> _Data records_:
═══

--- config.mk ---
export PLATFORM = sky130hd
export DESIGN_NAME = eds_frame_seq
export DESIGN_NICKNAME = d
export VERILOG_FILES = /design/src/rtl/eds_frame_pkg.sv /design/src/rtl/eds_unit_tick.sv /design/src/rtl/eds_frame_seq.sv
export SDC_FILE = /design/constraint.sdc
export NUM_CORES = 1
export LEC_CHECK = 0
export ABC_AREA = 0
export CORE_MARGIN = 1.5
export CORE_UTILIZATION = 58
export DETAILED_ROUTE_END_ITERATION = 8
export PLACE_DENSITY_LB_ADDON = 0.25
export SYNTH_ARGS = -nofsm -noshare
export SYNTH_HDL_FRONTEND = slang
export SYNTH_HIERARCHICAL = 1
export SYNTH_SLANG_ARGS = --single-unit
--- constraint.sdc ---
create_clock -name clk_i -period 5.1 [get_ports clk_i]
set_input_delay 1.02 -clock clk_i [delete_from_list [all_inputs] [get_ports clk_i]]
set_output_delay 1.02 -clock clk_i [all_outputs]
set_load 0.1 [all_outputs]
--- src/rtl/eds_frame_pkg.sv ---
// Shared types and constants for the EDS frame sequencer.
package eds_frame_pkg;

  typedef enum logic [1:0] {
    IDLE = 2'd0,
    HOLD = 2'd1,
    GAP  = 2'd2
  } state_t;

  // Default unit length: 1 ms at 100 MHz.
  localparam int unsigned UNIT_MS = 100000;

  // Prescaler width for a given unit length (never narrower than one bit).
  function automatic int unsigned presc_width(input int unsigned cycles);
    if (cycles < 32'd2) begin
      return 32'd1;
    end else begin
      return $clog2(cycles);
    end
  endfunction

  localparam int unsigned UNIT_MS_W = presc_width(UNIT_MS);

endpackage

--- src/rtl/eds_unit_tick.sv ---
// Unit-tick prescaler: counts clock cycles and pulses tick once per unit.
// The clear input restarts the unit so every HOLD/GAP entry starts aligned.
module eds_unit_tick
  import eds_frame_pkg::*;
#(
  parameter int unsigned UNIT_CYCLES = UNIT_MS
) (
  input  logic clk_i,
  input  logic rst_i,
  input  logic clr,
  output logic tick
);

  localparam int unsigned PW = presc_width(UNIT_CYCLES);
  localparam logic [PW-1:0] PRESC_LAST = PW'(UNIT_CYCLES - 1);
  localparam logic [PW-1:0] PRESC_ZERO = {PW{1'b0}};
  localparam logic [PW-1:0] PRESC_ONE  = PW'(1);

  logic [PW-1:0] presc_r;

  // Prescaler: cleared on request, wraps to zero after the last cycle of a unit.
  always_ff @(posedge clk_i) begin
    if (rst_i) begin
      presc_r <= PRESC_ZERO;
    end else if (clr) begin
      presc_r <= PRESC_ZERO;
    end else if (presc_r == PRESC_LAST) begin
      presc_r <= PRESC_ZERO;
    end else begin
      presc_r <= presc_r + PRESC_ONE;
    end
  end

  assign tick = (presc_r == PRESC_LAST);

endmodule

--- src/rtl/eds_frame_seq.sv ---
// EDS frame sequencer: edge-triggered, programmable hold/gap/repeat
// frame-enable generator with abort and status outputs.
module eds_frame_seq
  import eds_frame_pkg::*;
#(
  parameter int unsigned CH_NUM      = 3,
  parameter int unsigned UNIT_CYCLES = UNIT_MS,
  parameter int unsigned HOLD_W      = 32,
  parameter int unsigned REP_W       = 16
) (
  input  logic              clk_i,
  input  logic              rst_i,
  input  logic              eds_frame_en_i,
  input  logic [CH_NUM-1:0] eds_frame_sel_i,
  input  logic [HOLD_W-1:0] eds_frame_hold_i,
  input  logic [HOLD_W-1:0] eds_frame_gap_i,
  input  logic [REP_W-1:0]  eds_frame_rep_i,
  input  logic              eds_abort_i,
  output logic [CH_NUM-1:0] eds_frame_sel_o,
  output logic              eds_frame_en_o,
  output logic              eds_frame_busy_o,
  output logic              eds_frame_done_o,
  output logic [REP_W-1:0]  eds_frame_cnt_o
);

  localparam logic [HOLD_W-1:0] HOLD_ZERO = {HOLD_W{1'b0}};
  localparam logic [HOLD_W-1:0] HOLD_ONE  = HOLD_W'(1);
  localparam logic [REP_W-1:0]  REP_ZERO  = {REP_W{1'b0}};
  localparam logic [REP_W-1:0]  REP_ONE   = REP_W'(1);
  localparam logic [CH_NUM-1:0] SEL_ZERO  = {CH_NUM{1'b0}};

  state_t            state_r;
  logic              en_d_r;
  logic              arm_r;
  logic [HOLD_W-1:0] hold_r;
  logic [HOLD_W-1:0] gap_r;
  logic [REP_W-1:0]  rep_r;
  logic [HOLD_W-1:0] unit_r;

  logic              tick_s;
  logic              clr_s;
  logic              start_s;
  logic              accept_s;
  logic              hold_last_s;
  logic              gap_last_s;
  logic              last_frame_s;
  logic [REP_W-1:0]  cnt_inc_s;

  // arm_r blocks a level that was already high across reset from starting a run.
  assign start_s  = eds_frame_en_i & ~en_d_r & arm_r;
  assign accept_s = start_s & (|eds_frame_sel_i) & (eds_frame_hold_i != HOLD_ZERO)
                    & ~eds_abort_i;

  assign cnt_inc_s    = eds_frame_cnt_o + REP_ONE;
  assign hold_last_s  = tick_s & (unit_r == (hold_r - HOLD_ONE));
  // A zero gap still yields one low cycle: GAP is left on its first cycle.
  assign gap_last_s   = (gap_r == HOLD_ZERO) | (tick_s & (unit_r == (gap_r - HOLD_ONE)));
  assign last_frame_s = (rep_r != REP_ZERO) & (cnt_inc_s == rep_r);

  // Prescaler clear: held in IDLE, pulsed on every HOLD/GAP exit so each entry starts at zero.
  always_comb begin
    clr_s = 1'b1;
    case (state_r)
      IDLE:    clr_s = 1'b1;
      HOLD:    clr_s = eds_abort_i | hold_last_s;
      GAP:     clr_s = eds_abort_i | gap_last_s;
      default: clr_s = 1'b1;
    endcase
  end

  eds_unit_tick #(
    .UNIT_CYCLES(UNIT_CYCLES)
  ) u_tick (
    .clk_i (clk_i),
    .rst_i (rst_i),
    .clr   (clr_s),
    .tick  (tick_s)
  );

  // Sequencer FSM with registered outputs, start-edge register and programming latches.
  always_ff @(posedge clk_i) begin
    if (rst_i) begin
      state_r          <= IDLE;
      en_d_r           <= 1'b0;
      arm_r            <= ~eds_frame_en_i;
      hold_r           <= HOLD_ZERO;
      gap_r            <= HOLD_ZERO;
      rep_r            <= REP_ZERO;
      unit_r           <= HOLD_ZERO;
      eds_frame_sel_o  <= SEL_ZERO;
      eds_frame_en_o   <= 1'b0;
      eds_frame_busy_o <= 1'b0;
      eds_frame_done_o <= 1'b0;
      eds_frame_cnt_o  <= REP_ZERO;
    end else begin
      en_d_r           <= eds_frame_en_i;
      arm_r            <= arm_r | ~eds_frame_en_i;
      eds_frame_done_o <= 1'b0;
      case (state_r)
        IDLE: begin
          if (accept_s) begin
            eds_frame_sel_o  <= eds_frame_sel_i;
            hold_r           <= eds_frame_hold_i;
            gap_r            <= eds_frame_gap_i;
            rep_r            <= eds_frame_rep_i;
            unit_r           <= HOLD_ZERO;
            eds_frame_cnt_o  <= REP_ZERO;
            eds_frame_en_o   <= 1'b1;
            eds_frame_busy_o <= 1'b1;
            state_r          <= HOLD;
          end else begin
            eds_frame_en_o   <= 1'b0;
            eds_frame_busy_o <= 1'b0;
          end
        end
        HOLD: begin
          if (eds_abort_i) begin
            eds_frame_en_o   <= 1'b0;
            eds_frame_busy_o <= 1'b0;
            state_r          <= IDLE;
          end else if (hold_last_s) begin
            eds_frame_cnt_o <= cnt_inc_s;
            eds_frame_en_o  <= 1'b0;
            unit_r          <= HOLD_ZERO;
            if (last_frame_s) begin
              eds_frame_busy_o <= 1'b0;
              eds_frame_done_o <= 1'b1;
              state_r          <= IDLE;
            end else begin
              state_r <= GAP;
            end
          end else if (tick_s) begin
            unit_r <= unit_r + HOLD_ONE;
          end else begin
            unit_r <= unit_r;
          end
        end
        GAP: begin
          if (eds_abort_i) begin
            eds_frame_busy_o <= 1'b0;
            state_r          <= IDLE;
          end else if (gap_last_s) begin
            eds_frame_en_o <= 1'b1;
            unit_r         <= HOLD_ZERO;
            state_r        <= HOLD;
          end else if (tick_s) begin
            unit_r <= unit_r + HOLD_ONE;
          end else begin
            unit_r <= unit_r;
          end
        end
        default: begin
          eds_frame_en_o   <= 1'b0;
          eds_frame_busy_o <= 1'b0;
          state_r          <= IDLE;
        end
      endcase
    end
  end

endmodule
==> config.mk <==
export PLATFORM = sky130hd
export DESIGN_NAME = fft_frame_collector
export DESIGN_NICKNAME = d
export VERILOG_FILES = /design/src/rtl/fft_frame_collector.sv
export SDC_FILE = /design/constraint.sdc
export NUM_CORES = 2
export LEC_CHECK = 0
export ABC_CLOCK_PERIOD_IN_PS = 3400
export CORE_UTILIZATION = 40
export DETAILED_ROUTE_END_ITERATION = 8
export SYNTH_ARGS = -nofsm -noshare
export SYNTH_HDL_FRONTEND = slang
export SYNTH_HIERARCHICAL = 1
export SYNTH_SLANG_ARGS = --single-unit
==> constraint.sdc <==
create_clock -name clk -period 3.4 [get_ports clk]
set_input_delay 1.02 -clock clk [delete_from_list [all_inputs] [get_ports clk]]
set_output_delay 1.02 -clock clk [all_outputs]
set_load 0.01 [all_outputs]
## src/rtl/adc_osr_filter_if.sv

```systemverilog
// Sample/result bundle between the SAR ADC core side and the oversampling decimator.
// The master drives mode and samples; the slave returns the normalized result and completion flag.
interface adc_osr_filter_if;
  logic [2:0]  osr_mode_in;
  logic [9:0]  data_in;
  logic [15:0] data_out;
  logic        conversion_finished_osr_out;

  modport master (
    output osr_mode_in,
    output data_in,
    input  data_out,
    input  conversion_finished_osr_out
  );

  modport slave (
    input  osr_mode_in,
    input  data_in,
    output data_out,
    output conversion_finished_osr_out
  );
endinterface

```

## src/rtl/adc_osr_filter.sv

```systemverilog
// Oversampling decimator: sums 1/4/16/64/256 ADC samples and emits a 14-bit normalized result.
// Clocked by the ADC data-valid strobe, so every rising edge is exactly one sample.
module adc_osr_filter (
  input  logic               data_valid_strobe,
  input  logic               rst_n,
  adc_osr_filter_if.slave    bus
);

  logic [2:0]  mode_q;
  logic [2:0]  mode_eff;
  logic [17:0] acc_q;
  logic [7:0]  cnt_q;
  logic [15:0] data_out_q;
  logic        fin_q;

  logic        restart;
  logic [17:0] acc_eff;
  logic [7:0]  cnt_eff;
  logic [7:0]  n_last;
  logic [17:0] sum;
  logic [15:0] norm;

  // Unused encodings 5..7 fold onto 1x, so moving between them never restarts a window.
  always_comb begin
    mode_eff = bus.osr_mode_in;
    if (bus.osr_mode_in > 3'd4) mode_eff = 3'd0;
  end

  always_comb begin
    n_last = 8'd0;
    case (mode_eff)
      3'd1:    n_last = 8'd3;
      3'd2:    n_last = 8'd15;
      3'd3:    n_last = 8'd63;
      3'd4:    n_last = 8'd255;
      default: n_last = 8'd0;
    endcase
  end

  // A mode change turns the current sample into sample 1 of a fresh window.
  always_comb begin
    restart = (mode_eff != mode_q);
    acc_eff = restart ? 18'd0 : acc_q;
    cnt_eff = restart ? 8'd0  : cnt_q;
    sum     = acc_eff + {8'd0, bus.data_in};
  end

  always_comb begin
    norm = 16'd0;
    case (mode_eff)
      3'd1:    norm = {2'b00, sum[11:0], 2'b00};
      3'd2:    norm = {2'b00, sum[13:0]};
      3'd3:    norm = {2'b00, sum[15:2]};
      3'd4:    norm = {2'b00, sum[17:4]};
      default: norm = {2'b00, bus.data_in, 4'b0000};
    endcase
  end

  always_ff @(posedge data_valid_strobe) begin
    if (rst_n) begin
      mode_q     <= 3'd0;
      acc_q      <= 18'd0;
      cnt_q      <= 8'd0;
      data_out_q <= 16'd0;
      fin_q      <= 1'b0;
    end else begin
      mode_q <= mode_eff;
      if (cnt_eff == n_last) begin
        data_out_q <= norm;
        fin_q      <= 1'b1;
        acc_q      <= 18'd0;
        cnt_q      <= 8'd0;
      end else begin
        acc_q <= sum;
        cnt_q <= cnt_eff + 8'd1;
        fin_q <= 1'b0;
      end
    end
  end

  assign bus.data_out                    = data_out_q;
  assign bus.conversion_finished_osr_out = fin_q;

endmodule

```

## src/flat_wrapper.sv

```systemverilog
// flat-port wrapper written by rule: the top's interface ports become plain ports
module adc_osr_filter_flat 
  (data_valid_strobe, rst_n, bus_osr_mode_in, bus_data_in, bus_data_out, bus_conversion_finished_osr_out);
  adc_osr_filter_if bus_i ();
  input  logic data_valid_strobe;
  input  logic rst_n;
  input wire logic [$bits(bus_i.osr_mode_in)-1:0] bus_osr_mode_in;
  input wire logic [$bits(bus_i.data_in)-1:0] bus_data_in;
  output wire logic [$bits(bus_i.data_out)-1:0] bus_data_out;
  output wire logic [$bits(bus_i.conversion_finished_osr_out)-1:0] bus_conversion_finished_osr_out;
  assign bus_i.osr_mode_in = bus_osr_mode_in;
  assign bus_i.data_in = bus_data_in;
  assign bus_data_out = bus_i.data_out;
  assign bus_conversion_finished_osr_out = bus_i.conversion_finished_osr_out;
  adc_osr_filter u_core (.data_valid_strobe(data_valid_strobe), .rst_n(rst_n), .bus(bus_i));
endmodule
```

═══

> _Work request_: Look over the entries above. Copy every line that contains the word "window".

> _Completed exercise_:
  // Unused encodings 5..7 fold onto 1x, so moving between them never restarts a window.
  // A mode change turns the current sample into sample 1 of a fresh window.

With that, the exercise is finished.